Next-generation glasses that could help you find a needle in a haystack
Dr Tobias Langlotz from the University of Otago will develop the first prototype of computational eyewear that amplifies users’ perception of their environment in real time. These glasses have the potential to enhance human vision as well as compensate for visual impairments.
Published 8 November 2018
Imagine wearing glasses that could amplify your awareness of changes in your environment in real time. For example, if you were looking for a needle in a haystack, the glasses would work like a subtle Instagram filter to make any bright, shiny object stand out from the hay, allowing you to find that elusive needle. The glasses could alert the wearer to potential dangers as they happen, a feature particularly useful in high-risk environments such as construction sites.

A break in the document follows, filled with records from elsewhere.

### src/rtl/bus_arbiter2.sv
// Two-requester round-robin arbiter for a single shared memory port (fetch vs. load/store).
// Optional BUSY watchdog abort enabled by defining ARB_TIMEOUT_EN.
module bus_arbiter2 #(
    parameter int WIDTH   = 32,
    parameter int TIMEOUT = 15
) (
    input  logic             clk,
    input  logic             rst_n,
    input  logic             req0,
    input  logic             req1,
    input  logic [WIDTH-1:0] addr0,
    input  logic [WIDTH-1:0] addr1,
    input  logic [WIDTH-1:0] wdata0,
    input  logic [WIDTH-1:0] wdata1,
    input  logic             we0,
    input  logic             we1,
    output logic             ack0,
    output logic             ack1,
    output logic             err,
    output logic [WIDTH-1:0] rdata,
    output logic             mem_sel,
    output logic             mem_en,
    output logic             mem_we,
    output logic [WIDTH-1:0] mem_addr,
    output logic [WIDTH-1:0] mem_wdata,
    input  logic [WIDTH-1:0] mem_rdata,
    input  logic             mem_rdy
);

    typedef enum logic [1:0] {IDLE, BUSY, RESP} state_t;

    state_t state_reg;
    logic   last_gnt_reg;
    logic   win;

`ifdef ARB_TIMEOUT_EN
    localparam int CNT_W = (TIMEOUT < 2) ? 1 : $clog2(TIMEOUT + 1);
    logic [CNT_W-1:0] cnt_reg;
    logic             err_reg;
    assign err = err_reg;
`else
    assign err = 1'b0;
`endif

    // A lone requester always wins; on a tie the one not served last wins.
    always_comb begin
        win = req1;
        if (req0 && req1)
            win = ~last_gnt_reg;
    end

    always_ff @(posedge clk or negedge rst_n) begin
        if (!rst_n) begin
            state_reg    <= IDLE;
            last_gnt_reg <= 1'b1;
            mem_sel      <= 1'b0;
            mem_en       <= 1'b0;
            mem_we       <= 1'b0;
            mem_addr     <= '0;
            mem_wdata    <= '0;
            rdata        <= '0;
            ack0         <= 1'b0;
            ack1         <= 1'b0;
`ifdef ARB_TIMEOUT_EN
            cnt_reg      <= '0;
            err_reg      <= 1'b0;
`endif
        end else begin
            case (state_reg)
                IDLE: begin
                    if (req0 || req1) begin
                        mem_sel      <= win;
                        mem_en       <= 1'b1;
                        mem_we       <= win ? we1 : we0;
                        mem_addr     <= win ? addr1 : addr0;
                        mem_wdata    <= win ? wdata1 : wdata0;
                        last_gnt_reg <= win;
                        state_reg    <= BUSY;
`ifdef ARB_TIMEOUT_EN
                        cnt_reg      <= '0;
`endif
                    end
                end
                BUSY: begin
                    if (mem_rdy) begin
                        mem_en    <= 1'b0;
                        ack0      <= ~mem_sel;
                        ack1      <= mem_sel;
                        if (!mem_we)
                            rdata <= mem_rdata;
                        state_reg <= RESP;
                    end
`ifdef ARB_TIMEOUT_EN
                    // mem_rdy on the final counted edge still wins over the abort.
                    else if (cnt_reg == CNT_W'(TIMEOUT - 1)) begin
                        mem_en    <= 1'b0;
                        ack0      <= ~mem_sel;
                        ack1      <= mem_sel;
                        err_reg   <= 1'b1;
                        rdata     <= '0;
                        state_reg <= RESP;
                    end else begin
                        cnt_reg   <= cnt_reg + 1'b1;
                    end
`endif
                end
                RESP: begin
                    ack0      <= 1'b0;
                    ack1      <= 1'b0;
`ifdef ARB_TIMEOUT_EN
                    err_reg   <= 1'b0;
`endif
                    state_reg <= IDLE;
                end
                default: state_reg <= IDLE;
            endcase
        end
    end

endmodule
--- src/rtl/spi_adc_seq.sv ---
// SPI ADC sweep sequencer: mode-0 master for a pipelined ADC (result of frame n belongs to frame n-1's address).
// Optional macro SPI_ADC_SEQ_AVG_EN: convert each channel 4 times and report the truncated mean.
module spi_adc_seq #(
  parameter int DATA_W    = 16,
  parameter int CH_N      = 4,
  parameter int CH_AW     = 2,
  parameter int CLK_DIV   = 2,
  parameter int FRAME_GAP = 8
) (
  input  logic              clk,
  input  logic              rst_n,
  input  logic              start,
  input  logic              cont,
  input  logic [CH_N-1:0]   ch_mask,
  input  logic              rvs,
  input  logic              miso,
  output logic              cs,
  output logic              sclk,
  output logic              mosi,
  output logic [DATA_W-1:0] dout,
  output logic [CH_AW-1:0]  dout_ch,
  output logic              dout_vld,
  output logic              busy,
  output logic [2:0]        dbg_state
);

  localparam int                BIT_W    = (DATA_W > 1) ? $clog2(DATA_W) : 1;
  localparam logic [15:0]       DIV_LAST = 16'(CLK_DIV - 1);
  localparam logic [15:0]       GAP_LAST = 16'(FRAME_GAP - 1);
  localparam logic [BIT_W-1:0]  BIT_LAST = BIT_W'(DATA_W - 1);

  typedef enum logic [2:0] {
    IDLE     = 3'd0,
    WAIT_RVS = 3'd1,
    CS_SETUP = 3'd2,
    SHIFT    = 3'd3,
    CS_HOLD  = 3'd4,
    GAP      = 3'd5
  } state_t;

  state_t              r_state, w_state_nxt;
  logic [15:0]         r_cnt;
  logic [BIT_W-1:0]    r_bit;
  logic                r_sclk;
  logic [DATA_W-1:0]   r_miso_sr, r_mosi_sr;
  logic [CH_N-1:0]     r_mask;
  logic [CH_AW-1:0]    r_addr, r_nxt_addr, r_prev_ch;
  logic                r_flush, r_nxt_flush, r_prev_vld;
  logic [DATA_W-1:0]   r_dout;
  logic [CH_AW-1:0]    r_dout_ch;
  logic                r_dout_vld;
`ifdef SPI_ADC_SEQ_AVG_EN
  logic [1:0]          r_rep, r_prev_rep;
  logic [DATA_W+1:0]   r_acc;
  logic [DATA_W+1:0]   w_acc_sum;
`endif

  logic                w_div_end, w_rise, w_fall, w_shift_done;
  logic                w_hold_done, w_gap_done, w_start, w_load;
  logic [CH_AW:0]      w_nxt_hi;
  logic [CH_AW-1:0]    w_nxt_addr;
  logic                w_nxt_flush, w_relatch;

  function automatic logic [CH_AW-1:0] f_lowest(input logic [CH_N-1:0] m);
    logic [CH_AW-1:0] res;
    res = '0;
    for (int i = CH_N - 1; i >= 0; i--)
      if (m[i]) res = CH_AW'(i);
    return res;
  endfunction

  // Returns {found, addr} of the lowest enabled channel above cur.
  function automatic logic [CH_AW:0] f_next(input logic [CH_N-1:0] m, input logic [CH_AW-1:0] cur);
    logic [CH_AW:0] res;
    res = '0;
    for (int i = CH_N - 1; i >= 0; i--)
      if (m[i] && (i > int'(cur))) res = {1'b1, CH_AW'(i)};
    return res;
  endfunction

  assign w_div_end    = (r_cnt == DIV_LAST);
  assign w_rise       = (r_state == SHIFT) && w_div_end && !r_sclk;
  assign w_fall       = (r_state == SHIFT) && w_div_end && r_sclk;
  assign w_shift_done = w_fall && (r_bit == BIT_LAST);
  assign w_hold_done  = (r_state == CS_HOLD) && w_div_end;
  assign w_gap_done   = (r_state == GAP) && (r_cnt == GAP_LAST);
  assign w_start      = (r_state == IDLE) && start && (|ch_mask);
  assign w_load       = (r_state == WAIT_RVS) && rvs;

  // Address for the frame after the one being loaded; cont is sampled here.
  always_comb begin
    w_nxt_hi    = f_next(r_mask, r_addr);
    w_nxt_addr  = r_addr;
    w_nxt_flush = 1'b0;
    w_relatch   = 1'b0;
    if (w_nxt_hi[CH_AW]) begin
      w_nxt_addr = w_nxt_hi[CH_AW-1:0];
    end else if (cont && (|ch_mask)) begin
      w_relatch  = 1'b1;
      w_nxt_addr = f_lowest(ch_mask);
    end else begin
      w_nxt_flush = 1'b1;
      w_nxt_addr  = f_lowest(r_mask);
    end
`ifdef SPI_ADC_SEQ_AVG_EN
    if (r_rep != 2'd3) begin
      w_nxt_addr  = r_addr;
      w_nxt_flush = 1'b0;
      w_relatch   = 1'b0;
    end
`endif
  end

  always_comb begin
    w_state_nxt = r_state;
    unique case (r_state)
      IDLE:     if (w_start) w_state_nxt = WAIT_RVS;
      WAIT_RVS: if (rvs) w_state_nxt = CS_SETUP;
      CS_SETUP: w_state_nxt = SHIFT;
      SHIFT:    if (w_shift_done) w_state_nxt = CS_HOLD;
      CS_HOLD:  if (w_div_end) w_state_nxt = GAP;
      GAP:      if (w_gap_done) w_state_nxt = r_flush ? IDLE : WAIT_RVS;
      default:  w_state_nxt = IDLE;
    endcase
  end

  always_ff @(posedge clk or negedge rst_n) begin
    if (!rst_n) r_state <= IDLE;
    else        r_state <= w_state_nxt;
  end

`ifdef SPI_ADC_SEQ_AVG_EN
  assign w_acc_sum = ((r_prev_rep == 2'd0) ? '0 : r_acc) + {2'b00, r_miso_sr};
`endif

  always_ff @(posedge clk or negedge rst_n) begin
    if (!rst_n) begin
      r_cnt       <= '0;
      r_bit       <= '0;
      r_sclk      <= 1'b0;
      r_miso_sr   <= '0;
      r_mosi_sr   <= '0;
      r_mask      <= '0;
      r_addr      <= '0;
      r_nxt_addr  <= '0;
      r_prev_ch   <= '0;
      r_flush     <= 1'b0;
      r_nxt_flush <= 1'b0;
      r_prev_vld  <= 1'b0;
      r_dout      <= '0;
      r_dout_ch   <= '0;
      r_dout_vld  <= 1'b0;
`ifdef SPI_ADC_SEQ_AVG_EN
      r_rep       <= '0;
      r_prev_rep  <= '0;
      r_acc       <= '0;
`endif
    end else begin
      r_dout_vld <= 1'b0;
      if ((w_state_nxt != r_state) || ((r_state == SHIFT) && w_div_end))
        r_cnt <= '0;
      else if (r_state inside {SHIFT, CS_HOLD, GAP})
        r_cnt <= r_cnt + 16'd1;

      if (w_rise) begin
        r_sclk    <= 1'b1;
        r_miso_sr <= {r_miso_sr[DATA_W-2:0], miso};
      end
      if (w_fall) begin
        r_sclk    <= 1'b0;
        r_mosi_sr <= {r_mosi_sr[DATA_W-2:0], 1'b0};
        r_bit     <= r_bit + BIT_W'(1);
      end

      if (w_start) begin
        r_mask     <= ch_mask;
        r_addr     <= f_lowest(ch_mask);
        r_flush    <= 1'b0;
        r_prev_vld <= 1'b0;
`ifdef SPI_ADC_SEQ_AVG_EN
        r_rep      <= '0;
`endif
      end

      if (w_load) begin
        r_mosi_sr   <= {r_addr, {(DATA_W - CH_AW){1'b0}}};
        r_bit       <= '0;
        r_nxt_addr  <= w_nxt_addr;
        r_nxt_flush <= w_nxt_flush;
        if (w_relatch && !r_flush) r_mask <= ch_mask;
      end

      // The word shifted in now answers the previous frame's address.
      if (w_hold_done) begin
        r_prev_ch  <= r_addr;
        r_prev_vld <= !r_flush;
`ifdef SPI_ADC_SEQ_AVG_EN
        r_prev_rep <= r_rep;
        if (r_prev_vld) begin
          r_acc <= w_acc_sum;
          if (r_prev_rep == 2'd3) begin
            r_dout     <= w_acc_sum[DATA_W+1:2];
            r_dout_ch  <= r_prev_ch;
            r_dout_vld <= 1'b1;
          end
        end
`else
        if (r_prev_vld) begin
          r_dout     <= r_miso_sr;
          r_dout_ch  <= r_prev_ch;
          r_dout_vld <= 1'b1;
        end
`endif
      end

      if (w_gap_done && !r_flush) begin
        r_addr  <= r_nxt_addr;
        r_flush <= r_nxt_flush;
`ifdef SPI_ADC_SEQ_AVG_EN
        r_rep   <= r_rep + 2'd1;
`endif
      end
    end
  end

  assign cs        = !(r_state inside {CS_SETUP, SHIFT, CS_HOLD});
  assign sclk      = r_sclk;
  assign mosi      = r_mosi_sr[DATA_W-1];
  assign dout      = r_dout;
  assign dout_ch   = r_dout_ch;
  assign dout_vld  = r_dout_vld;
  assign busy      = (r_state != IDLE);
  assign dbg_state = r_state;

endmodule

They could also highlight mechanical parts in a jet engine that require attention, such as a loose screw. The rise of glasses with an integrated semi-transparent display in the user’s view, known as ‘optical see-through head-mounted displays (OSTHMDs)’, offer the potential to move beyond what is possible with purely optical prescription glasses. However, glasses currently on the market are not designed for enhancing our vision, but for games and other Augmented Reality applications.

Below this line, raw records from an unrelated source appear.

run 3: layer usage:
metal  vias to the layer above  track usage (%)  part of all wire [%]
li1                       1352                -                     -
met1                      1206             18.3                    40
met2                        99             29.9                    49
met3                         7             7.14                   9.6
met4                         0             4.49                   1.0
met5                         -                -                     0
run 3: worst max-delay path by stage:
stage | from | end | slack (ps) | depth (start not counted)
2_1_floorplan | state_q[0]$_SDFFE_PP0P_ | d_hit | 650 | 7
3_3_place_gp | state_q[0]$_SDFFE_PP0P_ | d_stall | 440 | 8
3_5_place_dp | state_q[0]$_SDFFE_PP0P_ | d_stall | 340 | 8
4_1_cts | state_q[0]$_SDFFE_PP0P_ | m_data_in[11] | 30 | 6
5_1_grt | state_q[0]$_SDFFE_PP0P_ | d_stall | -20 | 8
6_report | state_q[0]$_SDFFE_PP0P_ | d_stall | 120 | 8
**src/rtl/big_fv_bank_req_arbiter_pkg.sv**
```systemverilog
// Shared definitions for the big feature-value bank request arbiter.
// Holds the default sizing constants, the arbiter state encoding and a small
// saturating-increment helper.
package big_fv_bank_req_arbiter_pkg;

  localparam int unsigned NumEdgePe   = 4;
  localparam int unsigned MaxNodeId   = 1024;
  localparam int unsigned NodeIdW     = $clog2(MaxNodeId);
  localparam int unsigned FvBandwidth = 128;
  localparam int unsigned WbMaxConsec = 4;

  typedef enum logic [1:0] {
    StIdle,
    StWbBusy,
    StRdBusy
  } arb_state_e;

  // Increment that sticks at max instead of wrapping.
  function automatic int unsigned sat_inc(int unsigned val, int unsigned max);
    return (val >= max) ? max : val + 1;
  endfunction

endpackage

```
**src/rtl/big_fv_bank_req_arbiter_rr_arbiter.sv**
```systemverilog
// Combinational round-robin picker.
// Ports:
//   i_req   - request vector
//   i_ptr   - highest-priority index this cycle
//   o_gnt   - one-hot grant (first set request at index >= i_ptr, wrapping)
//   o_idx   - encoded index of the grant
//   o_valid - some request was found
module big_fv_bank_req_arbiter_rr_arbiter #(
  parameter int unsigned NUM_REQ = 4
) (
  input  logic [NUM_REQ-1:0]         i_req,
  input  logic [$clog2(NUM_REQ)-1:0] i_ptr,
  output logic [NUM_REQ-1:0]         o_gnt,
  output logic [$clog2(NUM_REQ)-1:0] o_idx,
  output logic                       o_valid
);

  localparam int unsigned IDX_W = $clog2(NUM_REQ);

  logic [IDX_W-1:0] w_cand;

  // NUM_REQ is a power of two, so the index sum wraps naturally.
  always_comb begin
    o_gnt   = '0;
    o_idx   = '0;
    o_valid = 1'b0;
    w_cand  = '0;
    for (int unsigned i = 0; i < NUM_REQ; i++) begin
      w_cand = i_ptr + IDX_W'(i);
      if (!o_valid && i_req[w_cand]) begin
        o_valid       = 1'b1;
        o_idx         = w_cand;
        o_gnt[w_cand] = 1'b1;
      end
    end
  end

endmodule

```
**src/rtl/big_fv_bank_req_arbiter.sv**
```systemverilog
// Arbitrates the single request port of the big feature-value SRAM bank
// between NUM_PE Edge-PE readers and one write-back stream.
// Ports:
//   i_clk, i_reset       - clock, synchronous active-high reset
//   i_arb_en             - new grants allowed (update phase only)
//   i_rd_req_*           - per-PE read request / node id (PE0 in LSBs)
//   o_rd_req_ready       - one-hot read grant pulse
//   i_wb_*, o_wb_ready   - write-back beat stream and its acceptance
//   i_bank_rd_eos        - bank finished the current read stream
//   o_out_*              - registered bank request packet
//   o_busy               - a bank transaction is in flight
//   o_err_wb_gap         - sticky: write-back stream stalled mid-transaction
module big_fv_bank_req_arbiter
  import big_fv_bank_req_arbiter_pkg::*;
#(
  parameter int unsigned NUM_PE        = NumEdgePe,
  parameter int unsigned NODE_ID_W     = NodeIdW,
  parameter int unsigned FV_W          = FvBandwidth,
  parameter int unsigned WB_MAX_CONSEC = WbMaxConsec
) (
  input  logic                        i_clk,
  input  logic                        i_reset,
  input  logic                        i_arb_en,
  input  logic [NUM_PE-1:0]           i_rd_req_valid,
  input  logic [NUM_PE*NODE_ID_W-1:0] i_rd_req_node_id,
  output logic [NUM_PE-1:0]           o_rd_req_ready,
  input  logic                        i_wb_valid,
  input  logic [NODE_ID_W-1:0]        i_wb_node_id,
  input  logic [FV_W-1:0]             i_wb_data,
  input  logic                        i_wb_eos,
  output logic                        o_wb_ready,
  input  logic                        i_bank_rd_eos,
  output logic                        o_out_valid,
  output logic                        o_out_rd_wr,
  output logic [NODE_ID_W-1:0]        o_out_node_id,
  output logic [$clog2(NUM_PE)-1:0]   o_out_pe_tag,
  output logic [FV_W-1:0]             o_out_data,
  output logic                        o_out_wr_eos,
  output logic                        o_busy,
  output logic                        o_err_wb_gap
);

  localparam int unsigned TAG_W    = $clog2(NUM_PE);
  localparam int unsigned CONSEC_W = $clog2(WB_MAX_CONSEC + 1);

  arb_state_e           r_state;
  logic [TAG_W-1:0]     r_rr_ptr;
  logic [CONSEC_W-1:0]  r_wb_consec;
  logic                 r_out_valid;
  logic                 r_out_rd_wr;
  logic [NODE_ID_W-1:0] r_out_node_id;
  logic [TAG_W-1:0]     r_out_pe_tag;
  logic [FV_W-1:0]      r_out_data;
  logic                 r_out_wr_eos;
  logic                 r_err_wb_gap;

  logic [NUM_PE-1:0]    w_rr_gnt;
  logic [TAG_W-1:0]     w_rr_idx;
  logic                 w_any_rd;
  logic                 w_wb_win;
  logic                 w_idle_arb;
  logic                 w_grant_wb;
  logic                 w_grant_rd;
  logic [CONSEC_W-1:0]  w_consec_inc;
  logic [NODE_ID_W-1:0] w_rd_node;

  big_fv_bank_req_arbiter_rr_arbiter #(
    .NUM_REQ (NUM_PE)
  ) u_rr_arbiter (
    .i_req   (i_rd_req_valid),
    .i_ptr   (r_rr_ptr),
    .o_gnt   (w_rr_gnt),
    .o_idx   (w_rr_idx),
    .o_valid (w_any_rd)
  );

  // Writes win unless a reader has already been starved by WB_MAX_CONSEC writes.
  assign w_wb_win     = i_wb_valid &&
                        !(w_any_rd && (r_wb_consec == CONSEC_W'(WB_MAX_CONSEC)));
  assign w_idle_arb   = !i_reset && (r_state == StIdle) && i_arb_en;
  assign w_grant_wb   = w_idle_arb && w_wb_win;
  assign w_grant_rd   = w_idle_arb && w_any_rd && !w_wb_win;
  assign w_consec_inc = CONSEC_W'(sat_inc(32'(r_wb_consec), WB_MAX_CONSEC));
  assign w_rd_node    = i_rd_req_node_id[w_rr_idx*NODE_ID_W +: NODE_ID_W];

  assign o_wb_ready     = w_grant_wb || (!i_reset && (r_state == StWbBusy));
  assign o_rd_req_ready = w_grant_rd ? w_rr_gnt : '0;

  always_ff @(posedge i_clk) begin
    if (i_reset) begin
      r_state       <= StIdle;
      r_rr_ptr      <= '0;
      r_wb_consec   <= '0;
      r_out_valid   <= 1'b0;
      r_out_rd_wr   <= 1'b0;
      r_out_node_id <= '0;
      r_out_pe_tag  <= '0;
      r_out_data    <= '0;
      r_out_wr_eos  <= 1'b0;
      r_err_wb_gap  <= 1'b0;
    end else begin
      r_out_wr_eos <= 1'b0;
      unique case (r_state)
        StIdle: begin
          r_out_valid <= 1'b0;
          if (w_grant_wb) begin
            r_out_valid   <= 1'b1;
            r_out_rd_wr   <= 1'b1;
            r_out_node_id <= i_wb_node_id;
            r_out_data    <= i_wb_data;
            r_out_wr_eos  <= i_wb_eos;
            r_wb_consec   <= w_any_rd ? w_consec_inc : '0;
            if (!i_wb_eos) r_state <= StWbBusy;
          end else if (w_grant_rd) begin
            r_out_valid   <= 1'b1;
            r_out_rd_wr   <= 1'b0;
            r_out_node_id <= w_rd_node;
            r_out_pe_tag  <= w_rr_idx;
            r_rr_ptr      <= w_rr_idx + TAG_W'(1);
            r_wb_consec   <= '0;
            r_state       <= StRdBusy;
          end
        end
        StWbBusy: begin
          r_out_valid <= i_wb_valid;
          if (i_wb_valid) begin
            r_out_rd_wr   <= 1'b1;
            r_out_node_id <= i_wb_node_id;
            r_out_data    <= i_wb_data;
            r_out_wr_eos  <= i_wb_eos;
            if (i_wb_eos) r_state <= StIdle;
          end else begin
            // Bank writes every cycle; a bubble here loses data.
            r_err_wb_gap <= 1'b1;
          end
        end
        StRdBusy: begin
          r_out_valid <= 1'b0;
          if (i_bank_rd_eos) r_state <= StIdle;
        end
        default: r_state <= StIdle;
      endcase
    end
  end

  assign o_out_valid   = r_out_valid;
  assign o_out_rd_wr   = r_out_rd_wr;
  assign o_out_node_id = r_out_node_id;
  assign o_out_pe_tag  = r_out_pe_tag;
  assign o_out_data    = r_out_data;
  assign o_out_wr_eos  = r_out_wr_eos;
  assign o_busy        = (r_state != StIdle);
  assign o_err_wb_gap  = r_err_wb_gap;

endmodule

```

Dr Tobias Langlotz of the University of Otago has been awarded a Marsden Fund Fast-Start grant to develop a computational prototype for glasses that will enhance, rather than alter, the visual field of the user. He will design the hardware and software aimed at conventional-style eyewear that senses and amplifies the environment using a semi-transparent display with pixel perfect precision. The resulting glasses will provide subtle cues to the wearer so that they are not distracted from the task at hand, or have the feeling of being controlled by the glasses.
This project will contribute substantially to the growing field of wearable and visual computing. The results may help extend human vision and compensate for visual impairments.